SRAM Cell Architecture Explained | 6T SRAM Design Basics | VLSI & Memory Design

The video introduces static random‑access memory (SRAM) and explains the classic 6‑transistor (6T) cell architecture used in modern microprocessor caches. It walks through the physical layout of an SRAM array, distinguishing horizontal word lines that select rows from vertical bit lines that carry data, and shows how a three‑bit address decoder activates a specific word line to target a group of cells. Key technical points include the write cycle—where the address decoder raises the appropriate word line, the data is placed on complementary bit lines, and pass transistors (M5, M6) latch the values—and the read cycle, which pre‑charges both bit lines to VDD, activates the word line, and relies on a sense amplifier to detect the voltage differential between bit line and its complement.
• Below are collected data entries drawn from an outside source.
Setup of sierra:
==> flow/design.v (excerpt) <==
module Classic_Pong_Top (
    input clk_i,
    input rst_i,
    input UART_RX_i,
    input sw1_i,
    input sw2_i,
    input sw3_i,
    input sw4_i,
    output VGA_Hsync_o,
    output VGA_Vsync_o,
    output VGA_Red_0_o,
    output VGA_Red_1_o,
    output VGA_Red_2_o,
    output VGA_Grn_0_o,
    output VGA_Grn_1_o,
    output VGA_Grn_2_o,
    output VGA_Blu_0_o,
    output VGA_Blu_1_o,
    output VGA_Blu_2_o
);
make LEC_CHECK=0 CAP_MARGIN=20 CELL_PAD_IN_SITES_GLOBAL_PLACEMENT=2 CORE_ASPECT_RATIO=0.61 CORE_MARGIN=2 CORE_UTILIZATION=20 CTS_CLUSTER_DIAMETER=147 CTS_CLUSTER_SIZE=19 GPL_ROUTABILITY_DRIVEN=0 MAX_ROUTING_LAYER=met4 PLACE_DENSITY=0.6 SETUP_SLACK_MARGIN=0.87 SLEW_MARGIN=20 finish   # period 9.01 ns
run.sh (not shown) runs the stock make flow with config.mk's settings and CLKGATE_MAP_FILE=.
No stage failed in sierra, and the final checks on the layout all came back clean.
The presenter also details the cross‑coupled inverter latch that retains state after the word line is released, highlighting SRAM’s volatile nature when power is removed. The instructor emphasizes practical examples: a six‑cell block can store six bits simultaneously, and a three‑bit address yields eight possible rows. He demonstrates how the sense amplifier translates the tiny voltage difference into a digital output, and how the pre‑charge circuit ensures consistent read conditions. The discussion of pass transistors acting as switches reinforces the importance of threshold voltage control in reliable operation. Overall, the video underscores SRAM’s speed advantage for L1‑L3 caches, while noting its higher area and power consumption compared to DRAM. Designers must balance these trade‑offs when selecting memory technologies for performance‑critical applications.